Task brief >> The answer should be each line of the records that contains the word "with"; please copy them all.

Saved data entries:
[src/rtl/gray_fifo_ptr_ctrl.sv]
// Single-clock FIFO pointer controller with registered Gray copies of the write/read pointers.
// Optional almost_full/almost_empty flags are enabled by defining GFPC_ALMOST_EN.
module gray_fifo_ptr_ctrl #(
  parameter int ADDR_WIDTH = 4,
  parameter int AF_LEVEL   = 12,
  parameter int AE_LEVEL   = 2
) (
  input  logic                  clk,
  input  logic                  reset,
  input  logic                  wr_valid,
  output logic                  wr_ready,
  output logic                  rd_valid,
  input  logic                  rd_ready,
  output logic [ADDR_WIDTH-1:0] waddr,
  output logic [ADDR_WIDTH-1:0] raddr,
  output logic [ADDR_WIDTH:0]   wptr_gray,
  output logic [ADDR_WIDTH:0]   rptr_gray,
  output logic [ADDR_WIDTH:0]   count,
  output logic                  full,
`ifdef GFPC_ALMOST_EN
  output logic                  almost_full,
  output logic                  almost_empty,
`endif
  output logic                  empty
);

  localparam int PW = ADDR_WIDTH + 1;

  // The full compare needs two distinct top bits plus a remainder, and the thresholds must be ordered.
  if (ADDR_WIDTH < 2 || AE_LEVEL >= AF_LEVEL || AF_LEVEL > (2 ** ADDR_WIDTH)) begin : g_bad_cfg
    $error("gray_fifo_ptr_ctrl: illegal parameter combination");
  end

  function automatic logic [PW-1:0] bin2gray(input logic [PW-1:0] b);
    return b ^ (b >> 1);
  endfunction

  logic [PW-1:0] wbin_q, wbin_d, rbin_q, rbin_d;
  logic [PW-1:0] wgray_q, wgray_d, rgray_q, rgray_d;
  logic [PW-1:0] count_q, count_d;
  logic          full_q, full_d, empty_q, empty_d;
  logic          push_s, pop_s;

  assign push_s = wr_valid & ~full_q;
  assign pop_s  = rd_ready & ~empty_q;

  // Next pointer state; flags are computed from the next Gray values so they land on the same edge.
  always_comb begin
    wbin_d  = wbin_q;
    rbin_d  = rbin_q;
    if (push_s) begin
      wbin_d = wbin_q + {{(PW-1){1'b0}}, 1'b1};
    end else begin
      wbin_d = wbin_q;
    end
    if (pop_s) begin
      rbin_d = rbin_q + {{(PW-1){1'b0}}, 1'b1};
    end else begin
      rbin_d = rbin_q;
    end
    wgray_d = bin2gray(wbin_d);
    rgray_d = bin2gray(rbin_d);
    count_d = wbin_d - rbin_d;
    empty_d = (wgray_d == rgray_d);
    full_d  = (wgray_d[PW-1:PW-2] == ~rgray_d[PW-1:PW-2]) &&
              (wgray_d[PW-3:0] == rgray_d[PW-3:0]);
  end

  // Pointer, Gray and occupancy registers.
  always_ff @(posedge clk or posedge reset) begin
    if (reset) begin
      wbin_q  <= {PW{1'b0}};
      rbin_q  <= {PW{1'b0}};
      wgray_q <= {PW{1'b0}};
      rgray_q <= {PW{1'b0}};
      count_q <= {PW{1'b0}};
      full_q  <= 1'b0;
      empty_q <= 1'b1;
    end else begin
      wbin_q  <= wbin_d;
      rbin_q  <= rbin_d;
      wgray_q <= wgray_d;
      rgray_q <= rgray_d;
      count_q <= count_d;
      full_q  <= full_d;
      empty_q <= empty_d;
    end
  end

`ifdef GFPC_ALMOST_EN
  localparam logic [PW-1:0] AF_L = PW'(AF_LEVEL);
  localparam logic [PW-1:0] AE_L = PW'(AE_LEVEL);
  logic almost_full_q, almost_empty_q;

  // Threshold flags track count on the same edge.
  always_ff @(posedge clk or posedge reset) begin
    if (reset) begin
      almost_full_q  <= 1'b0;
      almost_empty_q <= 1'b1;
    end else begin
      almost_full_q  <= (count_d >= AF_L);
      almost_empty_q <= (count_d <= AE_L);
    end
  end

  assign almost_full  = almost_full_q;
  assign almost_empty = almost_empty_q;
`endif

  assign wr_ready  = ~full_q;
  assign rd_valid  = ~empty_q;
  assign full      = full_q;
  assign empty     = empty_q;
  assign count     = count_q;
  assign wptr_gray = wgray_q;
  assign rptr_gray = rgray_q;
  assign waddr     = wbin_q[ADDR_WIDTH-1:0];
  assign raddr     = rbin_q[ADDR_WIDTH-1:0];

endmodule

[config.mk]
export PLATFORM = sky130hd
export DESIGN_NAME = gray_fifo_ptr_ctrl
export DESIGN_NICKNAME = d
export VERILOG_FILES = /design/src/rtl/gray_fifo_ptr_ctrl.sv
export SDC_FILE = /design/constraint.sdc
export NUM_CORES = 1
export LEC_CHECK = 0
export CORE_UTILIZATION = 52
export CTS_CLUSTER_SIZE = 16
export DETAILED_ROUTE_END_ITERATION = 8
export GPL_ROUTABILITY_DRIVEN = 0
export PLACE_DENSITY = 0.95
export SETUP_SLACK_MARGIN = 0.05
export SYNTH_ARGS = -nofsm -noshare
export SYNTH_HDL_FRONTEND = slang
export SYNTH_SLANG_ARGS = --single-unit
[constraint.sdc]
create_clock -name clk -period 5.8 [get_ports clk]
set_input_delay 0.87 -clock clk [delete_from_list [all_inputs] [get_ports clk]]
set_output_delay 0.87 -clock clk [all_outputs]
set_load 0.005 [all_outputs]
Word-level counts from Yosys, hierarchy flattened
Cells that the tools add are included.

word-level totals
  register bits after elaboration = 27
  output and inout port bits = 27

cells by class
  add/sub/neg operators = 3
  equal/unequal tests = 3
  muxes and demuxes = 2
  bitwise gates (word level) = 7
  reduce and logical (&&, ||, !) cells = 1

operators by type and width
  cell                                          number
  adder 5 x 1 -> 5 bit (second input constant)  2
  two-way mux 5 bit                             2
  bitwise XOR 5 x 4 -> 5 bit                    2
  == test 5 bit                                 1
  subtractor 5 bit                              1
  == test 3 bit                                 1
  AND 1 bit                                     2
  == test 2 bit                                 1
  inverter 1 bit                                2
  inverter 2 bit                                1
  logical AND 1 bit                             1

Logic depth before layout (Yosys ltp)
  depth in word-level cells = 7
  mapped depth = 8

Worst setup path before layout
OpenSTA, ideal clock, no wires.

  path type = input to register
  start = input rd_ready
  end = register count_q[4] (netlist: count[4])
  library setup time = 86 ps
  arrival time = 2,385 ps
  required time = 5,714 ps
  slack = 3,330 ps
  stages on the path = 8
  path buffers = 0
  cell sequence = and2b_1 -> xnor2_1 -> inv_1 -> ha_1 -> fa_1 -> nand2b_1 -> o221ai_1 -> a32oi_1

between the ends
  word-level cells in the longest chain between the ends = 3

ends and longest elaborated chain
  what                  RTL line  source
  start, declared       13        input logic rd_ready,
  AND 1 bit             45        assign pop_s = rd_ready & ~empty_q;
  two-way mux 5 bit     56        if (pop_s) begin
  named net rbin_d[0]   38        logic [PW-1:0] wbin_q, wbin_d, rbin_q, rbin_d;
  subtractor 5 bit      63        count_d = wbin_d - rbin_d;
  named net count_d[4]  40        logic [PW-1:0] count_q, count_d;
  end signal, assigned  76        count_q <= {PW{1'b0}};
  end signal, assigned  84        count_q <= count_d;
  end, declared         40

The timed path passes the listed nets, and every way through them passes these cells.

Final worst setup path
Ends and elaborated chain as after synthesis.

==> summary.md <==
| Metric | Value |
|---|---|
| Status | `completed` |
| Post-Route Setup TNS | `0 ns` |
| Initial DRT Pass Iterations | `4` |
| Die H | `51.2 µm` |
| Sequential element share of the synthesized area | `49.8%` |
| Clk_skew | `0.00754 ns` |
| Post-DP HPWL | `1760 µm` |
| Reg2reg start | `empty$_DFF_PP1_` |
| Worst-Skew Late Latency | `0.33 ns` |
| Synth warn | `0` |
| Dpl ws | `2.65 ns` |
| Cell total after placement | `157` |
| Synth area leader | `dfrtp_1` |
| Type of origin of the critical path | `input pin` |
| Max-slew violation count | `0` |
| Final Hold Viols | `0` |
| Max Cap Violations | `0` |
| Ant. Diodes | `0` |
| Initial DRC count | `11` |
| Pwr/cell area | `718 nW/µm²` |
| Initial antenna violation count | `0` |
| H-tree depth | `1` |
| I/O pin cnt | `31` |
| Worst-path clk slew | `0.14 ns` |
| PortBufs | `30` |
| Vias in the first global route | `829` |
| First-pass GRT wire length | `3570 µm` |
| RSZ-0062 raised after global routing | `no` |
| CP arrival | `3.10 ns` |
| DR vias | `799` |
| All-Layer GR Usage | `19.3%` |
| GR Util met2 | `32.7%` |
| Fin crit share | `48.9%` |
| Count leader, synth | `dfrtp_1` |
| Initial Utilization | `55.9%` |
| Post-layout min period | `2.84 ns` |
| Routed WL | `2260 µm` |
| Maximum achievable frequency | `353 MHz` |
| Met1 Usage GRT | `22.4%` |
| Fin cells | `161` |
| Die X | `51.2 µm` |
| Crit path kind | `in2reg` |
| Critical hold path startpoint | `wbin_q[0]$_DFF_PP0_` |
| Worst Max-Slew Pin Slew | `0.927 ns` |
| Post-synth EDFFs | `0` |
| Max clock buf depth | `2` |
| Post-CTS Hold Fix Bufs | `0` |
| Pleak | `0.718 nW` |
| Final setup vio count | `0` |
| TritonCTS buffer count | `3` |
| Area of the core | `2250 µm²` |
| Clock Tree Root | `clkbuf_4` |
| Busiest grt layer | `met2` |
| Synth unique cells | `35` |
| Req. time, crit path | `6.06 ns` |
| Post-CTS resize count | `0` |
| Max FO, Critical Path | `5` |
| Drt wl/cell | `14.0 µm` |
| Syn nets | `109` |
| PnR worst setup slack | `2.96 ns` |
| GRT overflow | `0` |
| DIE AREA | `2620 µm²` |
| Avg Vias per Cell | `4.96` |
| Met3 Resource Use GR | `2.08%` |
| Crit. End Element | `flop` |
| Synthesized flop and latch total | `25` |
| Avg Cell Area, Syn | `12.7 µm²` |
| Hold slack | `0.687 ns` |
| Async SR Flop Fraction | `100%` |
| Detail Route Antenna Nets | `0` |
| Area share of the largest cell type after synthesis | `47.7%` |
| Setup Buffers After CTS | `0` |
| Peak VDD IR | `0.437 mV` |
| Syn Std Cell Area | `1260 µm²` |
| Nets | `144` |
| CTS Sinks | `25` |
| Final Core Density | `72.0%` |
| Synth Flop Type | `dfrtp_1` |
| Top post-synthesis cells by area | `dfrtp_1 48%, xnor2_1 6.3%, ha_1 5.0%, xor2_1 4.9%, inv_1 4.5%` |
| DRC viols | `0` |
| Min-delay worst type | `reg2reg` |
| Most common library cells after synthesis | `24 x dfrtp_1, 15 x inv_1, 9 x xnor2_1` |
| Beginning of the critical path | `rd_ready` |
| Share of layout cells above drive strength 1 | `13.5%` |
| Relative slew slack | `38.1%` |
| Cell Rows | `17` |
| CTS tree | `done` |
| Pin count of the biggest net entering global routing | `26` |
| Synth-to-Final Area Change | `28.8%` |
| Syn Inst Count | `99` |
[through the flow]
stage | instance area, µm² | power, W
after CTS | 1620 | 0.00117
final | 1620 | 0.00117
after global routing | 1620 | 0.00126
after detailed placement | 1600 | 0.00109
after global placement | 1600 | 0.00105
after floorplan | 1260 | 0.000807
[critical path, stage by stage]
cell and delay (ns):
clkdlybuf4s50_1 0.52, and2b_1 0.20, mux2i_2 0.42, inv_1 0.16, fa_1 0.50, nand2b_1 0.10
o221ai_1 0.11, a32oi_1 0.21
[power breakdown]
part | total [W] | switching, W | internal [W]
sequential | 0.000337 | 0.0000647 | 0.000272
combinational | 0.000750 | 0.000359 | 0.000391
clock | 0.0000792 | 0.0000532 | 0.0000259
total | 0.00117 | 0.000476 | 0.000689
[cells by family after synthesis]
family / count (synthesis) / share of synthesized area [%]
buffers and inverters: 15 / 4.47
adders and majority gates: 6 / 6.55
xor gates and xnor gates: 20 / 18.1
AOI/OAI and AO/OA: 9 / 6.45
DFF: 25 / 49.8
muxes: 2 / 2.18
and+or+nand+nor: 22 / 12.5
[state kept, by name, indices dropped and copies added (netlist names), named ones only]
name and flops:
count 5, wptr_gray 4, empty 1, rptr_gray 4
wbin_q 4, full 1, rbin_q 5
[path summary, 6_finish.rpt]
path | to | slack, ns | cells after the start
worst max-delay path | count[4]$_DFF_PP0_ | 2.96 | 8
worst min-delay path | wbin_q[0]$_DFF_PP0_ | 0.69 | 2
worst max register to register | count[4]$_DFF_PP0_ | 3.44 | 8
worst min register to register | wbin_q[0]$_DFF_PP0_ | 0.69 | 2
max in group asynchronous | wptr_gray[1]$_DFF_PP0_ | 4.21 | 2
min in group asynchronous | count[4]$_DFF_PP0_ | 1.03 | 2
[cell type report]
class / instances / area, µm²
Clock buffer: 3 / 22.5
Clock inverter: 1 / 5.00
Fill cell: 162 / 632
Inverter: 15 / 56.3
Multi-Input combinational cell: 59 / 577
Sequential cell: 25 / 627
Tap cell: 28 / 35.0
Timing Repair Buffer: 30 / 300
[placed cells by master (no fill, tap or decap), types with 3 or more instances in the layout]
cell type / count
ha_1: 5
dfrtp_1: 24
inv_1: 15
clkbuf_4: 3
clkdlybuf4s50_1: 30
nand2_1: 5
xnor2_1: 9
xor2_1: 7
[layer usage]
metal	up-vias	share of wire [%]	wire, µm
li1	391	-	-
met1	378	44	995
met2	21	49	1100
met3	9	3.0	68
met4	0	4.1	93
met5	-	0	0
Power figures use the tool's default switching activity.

==

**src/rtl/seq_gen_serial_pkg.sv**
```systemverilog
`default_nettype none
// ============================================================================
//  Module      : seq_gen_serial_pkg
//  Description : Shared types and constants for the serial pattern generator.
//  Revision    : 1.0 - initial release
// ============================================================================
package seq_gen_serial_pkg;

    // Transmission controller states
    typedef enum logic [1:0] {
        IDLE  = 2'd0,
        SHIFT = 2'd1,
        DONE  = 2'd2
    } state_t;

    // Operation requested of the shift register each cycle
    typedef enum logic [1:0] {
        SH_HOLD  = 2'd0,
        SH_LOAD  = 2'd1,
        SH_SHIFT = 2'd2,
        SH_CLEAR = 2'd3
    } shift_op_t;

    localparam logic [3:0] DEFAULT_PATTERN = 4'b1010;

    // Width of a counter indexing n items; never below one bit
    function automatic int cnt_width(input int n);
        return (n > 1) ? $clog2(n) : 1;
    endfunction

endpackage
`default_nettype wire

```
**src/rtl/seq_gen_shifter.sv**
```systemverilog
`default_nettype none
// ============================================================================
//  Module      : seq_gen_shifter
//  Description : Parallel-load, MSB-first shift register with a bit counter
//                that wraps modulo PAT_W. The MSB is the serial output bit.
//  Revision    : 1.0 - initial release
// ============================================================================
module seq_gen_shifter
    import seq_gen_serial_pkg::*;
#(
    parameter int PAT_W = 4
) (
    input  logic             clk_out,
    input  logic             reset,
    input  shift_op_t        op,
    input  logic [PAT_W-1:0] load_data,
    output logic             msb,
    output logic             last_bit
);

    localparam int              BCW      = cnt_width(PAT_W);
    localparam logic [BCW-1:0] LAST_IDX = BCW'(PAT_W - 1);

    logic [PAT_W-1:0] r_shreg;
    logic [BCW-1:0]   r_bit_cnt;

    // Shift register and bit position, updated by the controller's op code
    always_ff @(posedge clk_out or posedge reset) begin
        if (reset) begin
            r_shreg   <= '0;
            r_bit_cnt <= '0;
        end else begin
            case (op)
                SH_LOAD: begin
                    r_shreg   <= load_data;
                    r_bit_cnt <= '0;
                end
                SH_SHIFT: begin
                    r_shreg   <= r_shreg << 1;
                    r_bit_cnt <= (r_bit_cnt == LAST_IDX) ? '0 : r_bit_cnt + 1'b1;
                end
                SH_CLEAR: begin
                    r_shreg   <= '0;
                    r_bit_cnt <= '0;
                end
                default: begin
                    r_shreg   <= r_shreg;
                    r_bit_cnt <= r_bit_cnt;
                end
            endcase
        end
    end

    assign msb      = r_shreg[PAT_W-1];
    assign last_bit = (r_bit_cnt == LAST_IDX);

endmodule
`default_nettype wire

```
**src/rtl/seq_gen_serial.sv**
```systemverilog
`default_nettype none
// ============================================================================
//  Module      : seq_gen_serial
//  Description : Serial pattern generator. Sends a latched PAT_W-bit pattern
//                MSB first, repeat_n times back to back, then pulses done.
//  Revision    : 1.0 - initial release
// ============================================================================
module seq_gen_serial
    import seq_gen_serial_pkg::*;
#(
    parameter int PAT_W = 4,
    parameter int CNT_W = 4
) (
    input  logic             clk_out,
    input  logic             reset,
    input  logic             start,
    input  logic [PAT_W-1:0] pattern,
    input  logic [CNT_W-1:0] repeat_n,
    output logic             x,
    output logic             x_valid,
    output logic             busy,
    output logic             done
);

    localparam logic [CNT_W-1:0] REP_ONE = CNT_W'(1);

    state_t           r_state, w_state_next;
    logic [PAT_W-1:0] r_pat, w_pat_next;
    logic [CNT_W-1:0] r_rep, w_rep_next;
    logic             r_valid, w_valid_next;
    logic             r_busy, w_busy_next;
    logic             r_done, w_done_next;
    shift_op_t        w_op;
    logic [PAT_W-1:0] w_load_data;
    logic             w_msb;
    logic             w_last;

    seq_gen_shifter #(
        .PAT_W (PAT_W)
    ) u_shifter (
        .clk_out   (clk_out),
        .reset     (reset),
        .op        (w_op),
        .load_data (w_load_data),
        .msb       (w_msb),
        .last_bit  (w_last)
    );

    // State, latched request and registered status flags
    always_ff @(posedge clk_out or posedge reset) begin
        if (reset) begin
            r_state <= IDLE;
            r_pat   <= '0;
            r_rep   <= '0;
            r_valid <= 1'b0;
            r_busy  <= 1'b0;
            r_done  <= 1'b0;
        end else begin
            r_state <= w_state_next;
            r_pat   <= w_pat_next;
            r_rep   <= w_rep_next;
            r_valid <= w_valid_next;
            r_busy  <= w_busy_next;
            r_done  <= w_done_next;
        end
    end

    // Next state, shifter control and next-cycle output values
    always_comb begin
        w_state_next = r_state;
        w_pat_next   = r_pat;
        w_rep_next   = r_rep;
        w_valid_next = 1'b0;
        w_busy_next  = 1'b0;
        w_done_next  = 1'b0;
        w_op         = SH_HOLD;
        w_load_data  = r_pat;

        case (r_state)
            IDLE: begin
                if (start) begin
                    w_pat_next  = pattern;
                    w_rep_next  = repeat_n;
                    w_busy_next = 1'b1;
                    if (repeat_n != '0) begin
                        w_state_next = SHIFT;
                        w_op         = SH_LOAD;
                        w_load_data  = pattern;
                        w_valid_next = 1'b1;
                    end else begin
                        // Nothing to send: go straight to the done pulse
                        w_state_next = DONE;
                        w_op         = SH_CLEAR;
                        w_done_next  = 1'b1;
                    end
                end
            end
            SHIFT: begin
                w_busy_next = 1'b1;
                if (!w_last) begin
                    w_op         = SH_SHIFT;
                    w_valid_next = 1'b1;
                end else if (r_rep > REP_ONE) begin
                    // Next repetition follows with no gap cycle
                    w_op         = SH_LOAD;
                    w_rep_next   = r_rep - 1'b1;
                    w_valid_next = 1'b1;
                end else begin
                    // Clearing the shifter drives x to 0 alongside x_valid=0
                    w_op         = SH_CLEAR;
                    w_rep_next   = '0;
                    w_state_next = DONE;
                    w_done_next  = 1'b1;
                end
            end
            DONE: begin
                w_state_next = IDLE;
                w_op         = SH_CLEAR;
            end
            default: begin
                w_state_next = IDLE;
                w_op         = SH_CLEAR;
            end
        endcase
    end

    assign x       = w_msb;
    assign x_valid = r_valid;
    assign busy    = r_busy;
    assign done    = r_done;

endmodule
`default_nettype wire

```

...

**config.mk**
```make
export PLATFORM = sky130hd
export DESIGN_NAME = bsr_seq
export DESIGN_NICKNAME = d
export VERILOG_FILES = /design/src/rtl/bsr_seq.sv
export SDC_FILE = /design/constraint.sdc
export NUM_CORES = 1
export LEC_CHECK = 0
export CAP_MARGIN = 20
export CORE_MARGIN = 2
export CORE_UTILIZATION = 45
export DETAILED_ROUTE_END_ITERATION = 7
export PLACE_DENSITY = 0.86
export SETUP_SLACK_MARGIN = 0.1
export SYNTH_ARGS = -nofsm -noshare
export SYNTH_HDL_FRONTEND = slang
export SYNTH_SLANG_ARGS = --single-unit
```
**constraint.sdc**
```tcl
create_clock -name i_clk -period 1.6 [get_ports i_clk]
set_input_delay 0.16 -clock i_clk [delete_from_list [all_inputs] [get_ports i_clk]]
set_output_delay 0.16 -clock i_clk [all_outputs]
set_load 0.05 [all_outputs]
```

Answer box >>
// Single-clock FIFO pointer controller with registered Gray copies of the write/read pointers.
[placed cells by master (no fill, tap or decap), types with 3 or more instances in the layout]
//  Description : Parallel-load, MSB-first shift register with a bit counter
                    // Next repetition follows with no gap cycle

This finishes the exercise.